`src/rtl/aluop_seq.sv`:
```
// aluop_seq: sequences an external combinational 8-bit ALU through opcodes 0..LAST_OP.
//   clk, rst_n       : rising-edge clock, async active-low reset (sync release upstream)
//   sw, btn, mode    : operand switches, raw push button, 1 = auto / 0 = manual step
//   alu_op/a/b       : registered opcode and operands driven to the ALU
//   alu_y            : combinational ALU result, sampled on each capture
//   leds, res_valid  : last captured result and its one-cycle update strobe
//   busy, done       : registered RUN / DONE state flags
module aluop_seq #(
  parameter int unsigned DWELL   = 50000000,
  parameter int unsigned LAST_OP = 8
) (
  input  logic       clk,
  input  logic       rst_n,
  input  logic [7:0] sw,
  input  logic       btn,
  input  logic       mode,
  output logic [3:0] alu_op,
  output logic [7:0] alu_a,
  output logic [7:0] alu_b,
  input  logic [7:0] alu_y,
  output logic [7:0] leds,
  output logic       res_valid,
  output logic       busy,
  output logic       done
);

  localparam int unsigned OP_W  = 4;
  localparam int unsigned D_W   = 8;
  localparam int unsigned CNT_W = $clog2(DWELL);

  typedef enum logic [1:0] {
    S_IDLE   = 2'd0,
    S_LOAD_B = 2'd1,
    S_RUN    = 2'd2,
    S_DONE   = 2'd3
  } state_t;

  state_t           state_q, state_d;
  logic             btn_s1_q, btn_s2_q, btn_prev_q;
  logic             press_c;
  logic             step_c;
  logic [CNT_W-1:0] cnt_q, cnt_d;
  logic             mode_q, mode_d;
  logic [OP_W-1:0]  alu_op_q, alu_op_d;
  logic [D_W-1:0]   alu_a_q, alu_a_d;
  logic [D_W-1:0]   alu_b_q, alu_b_d;
  logic [D_W-1:0]   leds_q, leds_d;
  logic             res_valid_q, res_valid_d;
  logic             busy_q, busy_d;
  logic             done_q, done_d;

  // Two-flop synchronizer plus rising-edge detect: one pulse per press.
  always_ff @(posedge clk or negedge rst_n) begin
    if (!rst_n) begin
      btn_s1_q   <= 1'b0;
      btn_s2_q   <= 1'b0;
      btn_prev_q <= 1'b0;
    end else begin
      btn_s1_q   <= btn;
      btn_s2_q   <= btn_s1_q;
      btn_prev_q <= btn_s2_q;
    end
  end

  assign press_c = btn_s2_q & ~btn_prev_q;

  // State and datapath registers.
  always_ff @(posedge clk or negedge rst_n) begin
    if (!rst_n) begin
      state_q     <= S_IDLE;
      cnt_q       <= '0;
      mode_q      <= 1'b0;
      alu_op_q    <= '0;
      alu_a_q     <= '0;
      alu_b_q     <= '0;
      leds_q      <= '0;
      res_valid_q <= 1'b0;
      busy_q      <= 1'b0;
      done_q      <= 1'b0;
    end else begin
      state_q     <= state_d;
      cnt_q       <= cnt_d;
      mode_q      <= mode_d;
      alu_op_q    <= alu_op_d;
      alu_a_q     <= alu_a_d;
      alu_b_q     <= alu_b_d;
      leds_q      <= leds_d;
      res_valid_q <= res_valid_d;
      busy_q      <= busy_d;
      done_q      <= done_d;
    end
  end

  // Next-state and datapath update.
  always_comb begin
    state_d     = state_q;
    cnt_d       = cnt_q;
    mode_d      = mode_q;
    alu_op_d    = alu_op_q;
    alu_a_d     = alu_a_q;
    alu_b_d     = alu_b_q;
    leds_d      = leds_q;
    res_valid_d = 1'b0;
    step_c      = 1'b0;

    unique case (state_q)
      S_IDLE: begin
        if (press_c) begin
          alu_a_d = sw;
          state_d = S_LOAD_B;
        end
      end
      S_LOAD_B: begin
        if (press_c) begin
          alu_b_d  = sw;
          alu_op_d = '0;
          cnt_d    = '0;
          mode_d   = mode;
          state_d  = S_RUN;
        end
      end
      S_RUN: begin
        // Auto mode ignores the button; manual mode keeps the counter parked at 0.
        if (mode_q) begin
          if (cnt_q == CNT_W'(DWELL - 1)) begin
            step_c = 1'b1;
            cnt_d  = '0;
          end else begin
            cnt_d = cnt_q + CNT_W'(1);
          end
        end else begin
          cnt_d  = '0;
          step_c = press_c;
        end
        if (step_c) begin
          leds_d      = alu_y;
          res_valid_d = 1'b1;
          if (alu_op_q == OP_W'(LAST_OP)) begin
            state_d = S_DONE;
          end else begin
            alu_op_d = alu_op_q + OP_W'(1);
          end
        end
      end
      S_DONE: begin
        if (press_c) begin
          state_d = S_IDLE;
        end
      end
      default: state_d = S_IDLE;
    endcase

    busy_d = (state_d == S_RUN);
    done_d = (state_d == S_DONE);
  end

  assign alu_op    = alu_op_q;
  assign alu_a     = alu_a_q;
  assign alu_b     = alu_b_q;
  assign leds      = leds_q;
  assign res_valid = res_valid_q;
  assign busy      = busy_q;
  assign done      = done_q;

endmodule

```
=-=-=-=-=
§ Directions for this task
Write out the whole listing again. Match it word for word.

§ Task response
`src/rtl/aluop_seq.sv`:
```
// aluop_seq: sequences an external combinational 8-bit ALU through opcodes 0..LAST_OP.
//   clk, rst_n       : rising-edge clock, async active-low reset (sync release upstream)
//   sw, btn, mode    : operand switches, raw push button, 1 = auto / 0 = manual step
//   alu_op/a/b       : registered opcode and operands driven to the ALU
//   alu_y            : combinational ALU result, sampled on each capture
//   leds, res_valid  : last captured result and its one-cycle update strobe
//   busy, done       : registered RUN / DONE state flags
module aluop_seq #(
  parameter int unsigned DWELL   = 50000000,
  parameter int unsigned LAST_OP = 8
) (
  input  logic       clk,
  input  logic       rst_n,
  input  logic [7:0] sw,
  input  logic       btn,
  input  logic       mode,
  output logic [3:0] alu_op,
  output logic [7:0] alu_a,
  output logic [7:0] alu_b,
  input  logic [7:0] alu_y,
  output logic [7:0] leds,
  output logic       res_valid,
  output logic       busy,
  output logic       done
);

  localparam int unsigned OP_W  = 4;
  localparam int unsigned D_W   = 8;
  localparam int unsigned CNT_W = $clog2(DWELL);

  typedef enum logic [1:0] {
    S_IDLE   = 2'd0,
    S_LOAD_B = 2'd1,
    S_RUN    = 2'd2,
    S_DONE   = 2'd3
  } state_t;

  state_t           state_q, state_d;
  logic             btn_s1_q, btn_s2_q, btn_prev_q;
  logic             press_c;
  logic             step_c;
  logic [CNT_W-1:0] cnt_q, cnt_d;
  logic             mode_q, mode_d;
  logic [OP_W-1:0]  alu_op_q, alu_op_d;
  logic [D_W-1:0]   alu_a_q, alu_a_d;
  logic [D_W-1:0]   alu_b_q, alu_b_d;
  logic [D_W-1:0]   leds_q, leds_d;
  logic             res_valid_q, res_valid_d;
  logic             busy_q, busy_d;
  logic             done_q, done_d;

  // Two-flop synchronizer plus rising-edge detect: one pulse per press.
  always_ff @(posedge clk or negedge rst_n) begin
    if (!rst_n) begin
      btn_s1_q   <= 1'b0;
      btn_s2_q   <= 1'b0;
      btn_prev_q <= 1'b0;
    end else begin
      btn_s1_q   <= btn;
      btn_s2_q   <= btn_s1_q;
      btn_prev_q <= btn_s2_q;
    end
  end

  assign press_c = btn_s2_q & ~btn_prev_q;

  // State and datapath registers.
  always_ff @(posedge clk or negedge rst_n) begin
    if (!rst_n) begin
      state_q     <= S_IDLE;
      cnt_q       <= '0;
      mode_q      <= 1'b0;
      alu_op_q    <= '0;
      alu_a_q     <= '0;
      alu_b_q     <= '0;
      leds_q      <= '0;
      res_valid_q <= 1'b0;
      busy_q      <= 1'b0;
      done_q      <= 1'b0;
    end else begin
      state_q     <= state_d;
      cnt_q       <= cnt_d;
      mode_q      <= mode_d;
      alu_op_q    <= alu_op_d;
      alu_a_q     <= alu_a_d;
      alu_b_q     <= alu_b_d;
      leds_q      <= leds_d;
      res_valid_q <= res_valid_d;
      busy_q      <= busy_d;
      done_q      <= done_d;
    end
  end

  // Next-state and datapath update.
  always_comb begin
    state_d     = state_q;
    cnt_d       = cnt_q;
    mode_d      = mode_q;
    alu_op_d    = alu_op_q;
    alu_a_d     = alu_a_q;
    alu_b_d     = alu_b_q;
    leds_d      = leds_q;
    res_valid_d = 1'b0;
    step_c      = 1'b0;

    unique case (state_q)
      S_IDLE: begin
        if (press_c) begin
          alu_a_d = sw;
          state_d = S_LOAD_B;
        end
      end
      S_LOAD_B: begin
        if (press_c) begin
          alu_b_d  = sw;
          alu_op_d = '0;
          cnt_d    = '0;
          mode_d   = mode;
          state_d  = S_RUN;
        end
      end
      S_RUN: begin
        // Auto mode ignores the button; manual mode keeps the counter parked at 0.
        if (mode_q) begin
          if (cnt_q == CNT_W'(DWELL - 1)) begin
            step_c = 1'b1;
            cnt_d  = '0;
          end else begin
            cnt_d = cnt_q + CNT_W'(1);
          end
        end else begin
          cnt_d  = '0;
          step_c = press_c;
        end
        if (step_c) begin
          leds_d      = alu_y;
          res_valid_d = 1'b1;
          if (alu_op_q == OP_W'(LAST_OP)) begin
            state_d = S_DONE;
          end else begin
            alu_op_d = alu_op_q + OP_W'(1);
          end
        end
      end
      S_DONE: begin
        if (press_c) begin
          state_d = S_IDLE;
        end
      end
      default: state_d = S_IDLE;
    endcase

    busy_d = (state_d == S_RUN);
    done_d = (state_d == S_DONE);
  end

  assign alu_op    = alu_op_q;
  assign alu_a     = alu_a_q;
  assign alu_b     = alu_b_q;
  assign leds      = leds_q;
  assign res_valid = res_valid_q;
  assign busy      = busy_q;
  assign done      = done_q;

endmodule

```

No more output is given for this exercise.